1-(4-Fluorphenyl)-5-(pyrimidin-5-yl)-1H-indol (24i)

¹H-NMR (CDCl₃): δ 6,77 (d, J = 3,0 Hz, 1H), 7,20–7,30 (m, 2H), 7,22 (d, J = 3,5 Hz, 1H), 7,42 (dd, J = 8,5 Hz, 1H), 7,45–7,49 (m, 2H), 7,57 (d, J = 8,5 Hz, 1H), 7,89 (s, 1H), 9,01 (s, 2H), 9,18 (s, 1H). MS m/z (%): 290 (MH⁺, 18).

1-(4-Fluorphenyl)-5-(pyridin-4-yl)-1H-indol (24j)
Beispiel 25
1-(4-Fluorphenyl)-5-(trimethylstannyl)-1H-indol (25a)

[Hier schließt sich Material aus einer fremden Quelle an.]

## config.mk

```make
export PLATFORM = sky130hd
export DESIGN_NAME = fp_accum_ctrl
export DESIGN_NICKNAME = d
export VERILOG_FILES = /design/src/rtl/fp_accum_ctrl.sv
export SDC_FILE = /design/constraint.sdc
export NUM_CORES = 1
export LEC_CHECK = 0
export BUFFER_PORTS_ARGS = -buffer_cell sky130_fd_sc_hd__buf_2
export CAP_MARGIN = 20
export CELL_PAD_IN_SITES_DETAIL_PLACEMENT = 0
export CELL_PAD_IN_SITES_GLOBAL_PLACEMENT = 1
export CORE_UTILIZATION = 32
export CTS_BUF_LIST = sky130_fd_sc_hd__clkbuf_4 sky130_fd_sc_hd__clkbuf_8
export CTS_CLUSTER_DIAMETER = 40
export DETAILED_ROUTE_END_ITERATION = 10
export GPL_TIMING_DRIVEN = 0
export PLACE_DENSITY = 0.83
export SKIP_LAST_GASP = 1
export SYNTH_ARGS = -nofsm -noshare
export SYNTH_HDL_FRONTEND = slang
export SYNTH_SLANG_ARGS = --single-unit
```

## constraint.sdc

```tcl
create_clock -name clk -period 1.7 [get_ports clk]
set_clock_uncertainty 0.15 [all_clocks]
set_input_delay 0.085 -clock clk [delete_from_list [all_inputs] [get_ports clk]]
set_output_delay 0.085 -clock clk [all_outputs]
set_load 0.03 [all_outputs]
```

1-(4-Fluorphenyl)-5-Brom-1H-indol (5 g, 17,2 mmol) in THF (20 ml) wurde während 3 Minuten zu einer Lösung aus n-BuLi (1,6 M, 26 mmol) in THF (200 ml) bei –78°C gegeben. Die Lösung wurde für 4 Minuten bei –78°C vor der Zugabe von Trimethylstannylchlorid (10 g, 50 mmol) in THF (10 ml) gerührt. Die Reaktionsmischung wurde auf Raumtemperatur erwärmen gelassen und für 1 h gerührt. Nach Verdampfen des Lösungsmittels wurde das Rohprodukt durch Flash-Chromatographie gereinigt (EtOAC/Heptan 5/100).

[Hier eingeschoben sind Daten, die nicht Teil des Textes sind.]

[src/rtl/snake_frame_sequencer.sv]
// Per-tick draw-command sequencer: tick divider, then head/tail/score/prey commands to the drawer.
// Latency: cmd_vld one cycle after tick; backpressure: cmd held while cmd_vld & ~cmd_rdy. Option: SNAKE_SEQ_LEADING_ZERO_BLANK_EN.
module snake_frame_sequencer #(
    parameter int         H_LOGIC_WIDTH  = 5,
    parameter int         V_LOGIC_WIDTH  = 5,
    parameter int         NUM_DIGITS     = 4,
    parameter int         LEVEL_WIDTH    = 3,
    parameter int         TICK_CNT_WIDTH = 25,
    parameter int         TICK_BASE_MAX  = 24999999,
    parameter logic [9:0] DIGIT_POSX0    = 10'd619,
    parameter logic [9:0] DIGIT_STEP     = 10'd20,
    parameter logic [8:0] DIGIT_POSY     = 9'd450,
    parameter logic [7:0] HEAD_COLOR     = 8'h0f,
    parameter logic [7:0] TAIL_COLOR     = 8'hff,
    parameter logic [7:0] PREY_COLOR     = 8'h3c
) (
    input  logic                      clk,
    input  logic                      rst_n,
    input  logic                      enb,
    input  logic [LEVEL_WIDTH-1:0]    level,
    input  logic [H_LOGIC_WIDTH-1:0]  headx,
    input  logic [V_LOGIC_WIDTH-1:0]  heady,
    input  logic [H_LOGIC_WIDTH-1:0]  tailx,
    input  logic [V_LOGIC_WIDTH-1:0]  taily,
    input  logic [H_LOGIC_WIDTH-1:0]  preyx,
    input  logic [V_LOGIC_WIDTH-1:0]  preyy,
    input  logic                      prey_upd,
    input  logic [4*NUM_DIGITS-1:0]   score_bcd,
    input  logic                      lose,
    output logic                      tick,
    output logic [31:0]               cmd,
    output logic                      cmd_vld,
    input  logic                      cmd_rdy,
    output logic                      busy,
    output logic                      overrun
);

    typedef enum logic [2:0] {S_IDLE, S_HEAD, S_TAIL, S_DIGA, S_DIGB, S_PREY} state_t;

    localparam logic [TICK_CNT_WIDTH-1:0] BASE     = TICK_CNT_WIDTH'(TICK_BASE_MAX);
    localparam logic [31:0]               CHAR_B   = {4'ha, 8'h00, 8'hff, 4'h1, 8'h01};
    localparam logic [2:0]                LAST_DIG = 3'(NUM_DIGITS - 1);

    state_t                        state_q;
    logic [2:0]                    dig_q;
    logic [31:0]                   cmd_q;
    logic                          cmd_vld_q;
    logic                          prey_pend_q;
    logic                          overrun_q;
    logic [H_LOGIC_WIDTH-1:0]      prey_x_q, tail_x_q;
    logic [V_LOGIC_WIDTH-1:0]      prey_y_q, tail_y_q;
    logic [4*NUM_DIGITS-1:0]       score_q;
    logic [TICK_CNT_WIDTH-1:0]     cnt_q, cnt_d, reload;
    logic                          hs;

    function automatic logic [31:0] cell_cmd(input logic [4:0] x, input logic [4:0] y,
                                             input logic [7:0] colour);
        return {4'h0, x, y, colour, 10'd0};
    endfunction

    function automatic logic [7:0] digit_ascii(input logic [4*NUM_DIGITS-1:0] bcd,
                                               input logic [2:0] idx);
        logic [3:0] nib;
        logic       blank;
        nib   = bcd[4*int'(idx) +: 4];
        blank = 1'b0;
`ifdef SNAKE_SEQ_LEADING_ZERO_BLANK_EN
        if (idx != 3'd0) begin
            blank = 1'b1;
            for (int j = 0; j < NUM_DIGITS; j++)
                if (j >= int'(idx) && bcd[4*j +: 4] != 4'd0) blank = 1'b0;
        end
`endif
        if (blank) return 8'h20;
        if (nib > 4'd9) return 8'h3f;
        return 8'h30 + {4'h0, nib};
    endfunction

    function automatic logic [31:0] char_a(input logic [4*NUM_DIGITS-1:0] bcd, input logic [2:0] idx);
        logic [9:0] posx;
        posx = DIGIT_POSX0 - 10'(idx) * DIGIT_STEP;
        return {4'ha, posx, DIGIT_POSY, digit_ascii(bcd, idx), 1'b0};
    endfunction

    // Tick is combinational so the first one lands in the first enabled cycle after reset.
    assign reload = BASE >> level;
    assign tick   = rst_n & enb & ~lose & (cnt_q == '0);
    assign hs     = cmd_vld_q & cmd_rdy;

    always_comb begin
        cnt_d = cnt_q;
        if (lose)
            cnt_d = reload;
        else if (enb)
            cnt_d = (cnt_q == '0) ? reload : cnt_q - 1'b1;
    end

    always_ff @(posedge clk or negedge rst_n) begin
        if (!rst_n) cnt_q <= '0;
        else        cnt_q <= cnt_d;
    end

    // The registered HEAD command itself serves as the head snapshot.
    always_ff @(posedge clk or negedge rst_n) begin
        if (!rst_n) begin
            state_q     <= S_IDLE;
            dig_q       <= '0;
            cmd_q       <= '0;
            cmd_vld_q   <= 1'b0;
            prey_pend_q <= 1'b0;
            overrun_q   <= 1'b0;
            prey_x_q    <= '0;
            prey_y_q    <= '0;
            tail_x_q    <= '0;
            tail_y_q    <= '0;
            score_q     <= '0;
        end else begin
            if (prey_upd) begin
                prey_x_q <= preyx;
                prey_y_q <= preyy;
            end
            if (lose) begin
                state_q     <= S_IDLE;
                cmd_vld_q   <= 1'b0;
                prey_pend_q <= 1'b0;
            end else begin
                if (tick && state_q != S_IDLE) overrun_q <= 1'b1;
                if (prey_upd)                         prey_pend_q <= 1'b1;
                else if (state_q == S_PREY && hs)     prey_pend_q <= 1'b0;
                case (state_q)
                    S_IDLE: begin
                        if (tick) begin
                            tail_x_q  <= tailx;
                            tail_y_q  <= taily;
                            score_q   <= score_bcd;
                            cmd_q     <= cell_cmd(5'(headx), 5'(heady), HEAD_COLOR);
                            cmd_vld_q <= 1'b1;
                            state_q   <= S_HEAD;
                        end else if (prey_pend_q && enb) begin
                            cmd_q     <= cell_cmd(5'(prey_x_q), 5'(prey_y_q), PREY_COLOR);
                            cmd_vld_q <= 1'b1;
                            state_q   <= S_PREY;
                        end
                    end
                    S_HEAD: if (hs) begin
                        cmd_q   <= cell_cmd(5'(tail_x_q), 5'(tail_y_q), TAIL_COLOR);
                        state_q <= S_TAIL;
                    end
                    S_TAIL: if (hs) begin
                        dig_q   <= 3'd0;
                        cmd_q   <= char_a(score_q, 3'd0);
                        state_q <= S_DIGA;
                    end
                    S_DIGA: if (hs) begin
                        cmd_q   <= CHAR_B;
                        state_q <= S_DIGB;
                    end
                    S_DIGB: if (hs) begin
                        if (dig_q != LAST_DIG) begin
                            dig_q   <= dig_q + 3'd1;
                            cmd_q   <= char_a(score_q, dig_q + 3'd1);
                            state_q <= S_DIGA;
                        end else if (prey_pend_q) begin
                            cmd_q   <= cell_cmd(5'(prey_x_q), 5'(prey_y_q), PREY_COLOR);
                            state_q <= S_PREY;
                        end else begin
                            cmd_vld_q <= 1'b0;
                            state_q   <= S_IDLE;
                        end
                    end
                    S_PREY: if (hs) begin
                        cmd_vld_q <= 1'b0;
                        state_q   <= S_IDLE;
                    end
                    default: begin
                        cmd_vld_q <= 1'b0;
                        state_q   <= S_IDLE;
                    end
                endcase
            end
        end
    end

    assign cmd     = cmd_q;
    assign cmd_vld = cmd_vld_q;
    assign busy    = (state_q != S_IDLE);
    assign overrun = overrun_q;

endmodule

Ausbeute: 3,6 g, Smp. 61–63°C (EtOAc/Heptan).
¹H-NMR (CDCl₃): δ 0,32 (s + d + d, 9H), 6,50 (d, 1H), 7,10–7,35 (m, 4H), 7,40–7,50 (m, 3H), 7,82 (s + d + d, 1H).
Beispiel 26
1-(4-Fluorphenyl)-5-(1-methyl-1H-pyrazol-3-yl)-1H-indol (26a)
1-(4-Fluorphenyl)-5-(trimethylstannyl)-1H-indol (1 g, 2,7 mmol), Pd(PPh3)4 (62 mg, 0,05 mmol) und 3-Iod-1-methylpyrazol (0,6 g, 2,9 mmol) wurden in trockenem DMF (30 ml) gelöst und für 2 h bei 100°C gerührt. Die Reaktion wunde mit Wasser gelöscht und mit Ethylacetat extrahiert. Die vereinigten organischen Phasen wurden mit gesättigtem CaCl₂ gewaschen, getrocknet (MgSO₄), filtriert und das Lösungsmittel im Vakuum verdampft. Das Produkt wurde durch Flash-Chromatographie gereinigt (THF/Heptan/MeOH 20/70/10).
Ausbeute 400 mg. ¹H-NMR wie oben.
Das folgende Derivat wurde entsprechend hergestellt:
1-(4-Fluorphenyl)-5-(1-methyl-1H-pyrazol-4-yl)-1H-indol (26b)
Ausbeute 360 mg. ¹H-NMR wie oben.
Beispiel 27
1-[2-[4-[1-(4-Fluorphenyl)-5-(1,2,3-triazol-4-yl)-1H-indol-3-yl]- 1,2,3,6-tetrahydropyridin-1-yl]ethyl]-2-imidazolidinon (27a)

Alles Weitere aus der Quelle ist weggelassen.